Intervista a Antonio Iovane




A tu per tu con l’autore


 

Per prima cosa, grazie per la disponibilità. Sono molto emozionata per questa intervista.

Domanda scontata ma inevitabile. L’idea di un libro su Luigi Tenco come è nata? Cosa ti ha spinto a parlare di lui?

Mi ha spinto il fatto che non ci siano romanzi su una storia che più romanzesca non si potrebbe immaginare. C’è tutto, c’è il senso del fallimento, ci sono tante domande esistenziali – una per tutte: quanto siamo disposti a comprometterci per raggiungere i nostri obiettivi? – e ci sono protagonisti di immenso carisma. Per scrivere questo libro dovevo solo trovare uno stile che rispecchiasse il senso di oppressione che attraversa Luigi Tenco e il clima angoscioso del giorno dopo. Credo che, per questo, servisse una lingua fluida, ossessiva, rapida, quasi un flusso di coscienza.

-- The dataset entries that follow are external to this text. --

Source: an optimization exercise on an open RTL-to-GDS flow (aim: small area, a short achievable clock period and few clock cycles). Production flows keep margins and buffers that such runs may drop. RTL that was checked went through simulation tests only; none was proved equivalent to the original.

== job 101 ==
==> flow/design.v <==
package pooling_pkg;
  typedef enum logic [1:0] {
    IDLE   = 2'd0,
    ACCUM  = 2'd1,
    DIVIDE = 2'd2,
    OUT    = 2'd3
  } state_t;
  typedef enum logic {
    POOL_MEAN = 1'b0,
    POOL_MAX  = 1'b1
  } mode_t;
  function automatic integer len_width(input integer max_len);
    len_width = $clog2(max_len + 1);
  endfunction
  function automatic integer acc_width(input integer il, input integer fl, input integer max_len);
    acc_width = il + fl + len_width(max_len);
  endfunction
endpackage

Durante la lettura di Uomo solo spesso mi chiedevo, sarà stato difficile entrare nei pensieri di Luigi Tenco, i suoi ultimi pensieri… che sensazioni hai provato a mettere nero su bianco tutte quelle emozioni così forti?

Un romanzo così avrei potuto scriverlo solo col metodo Stanislavskij: immergendomi totalmente nello stato d’animo di Tenco e cercando di provare lo stesso disagio e la stessa rabbia. Occorre lasciarsi attraversare dall’angoscia e da tutte le sensazioni che percorrono chi sceglie di vivere un’avventura che non gli appartiene, come è Sanremo per Tenco.

Quanto credi siano cambiate le dinamiche e i retroscena del Festival di Sanremo?

È il mondo che è diverso, Sanremo non può che adeguarsi. Di certo non è cambiata la chiave polemica che è però il cuore dello spettacolo (al Festival del ’67 fu la contrapposizione tra giovani e matusa). Ma il ritmo, la visibilità, la centralità di Sanremo sono cambiati: nel ’67, dopo una certa ora, si interrompeva la diretta televisiva e si passava solo a quella radiofonica. Oggi quando c’è Sanremo si ferma l’Italia, è una specie di carnevale.

Il festival di Sanremo andò avanti. Un cantante in gara muore tragicamente la notte della prima serata e nulla viene interrotto. Nulla verrà detto. Cosa pensi delle non reazioni di tutti? Della freddezza dei commenti e delle scelte prese frettolosamente subito dopo?

Al Festival di Sanremo si mette in discussione la propria carriera: a questo ho pensato, mentre mi documentavo per scrivere il romanzo. Lo fa Tenco, col finale tragico che conosciamo, ma emerge anche dalle reazioni “spietate” di molti colleghi cantanti che, a causa di questa morte, vedono compromesso il loro successo sanremese. Tenco viene accusato di essere stato un vigliacco, di non avere avuto il coraggio di affrontare la vita. Sono reazioni ingenerose, ma che tradiscono quanto sia crudele il mondo dello spettacolo di cui noi, per primi, vediamo solo i sorrisi, la festa, i fiori. E invece, se scavi, scopri un mondo di lacrime.

Luigi Tenco ai giorni nostri. Il finale sarebbe stato lo stesso? È una cosa che mi sono chiesta spesso. Come pensi sarebbe andata?

Immagino che tutto sarebbe passato attraverso quel moltiplicatore di indignazione che è il mondo dei social. Il festival di Sanremo, se si fosse deciso di continuare la rassegna, sarebbe stato sommerso dalle proteste virtuali e la decisione di andare avanti, per gli organizzatori, sarebbe diventata improduttiva e impopolare. Credo che avrebbero fermato tutto: alla fine è sempre il calcolo a dettare la linea.

A nome di ThrillerNord grazie per il tuo tempo.

È stato un piacere leggerti e spero lo faranno in tanti.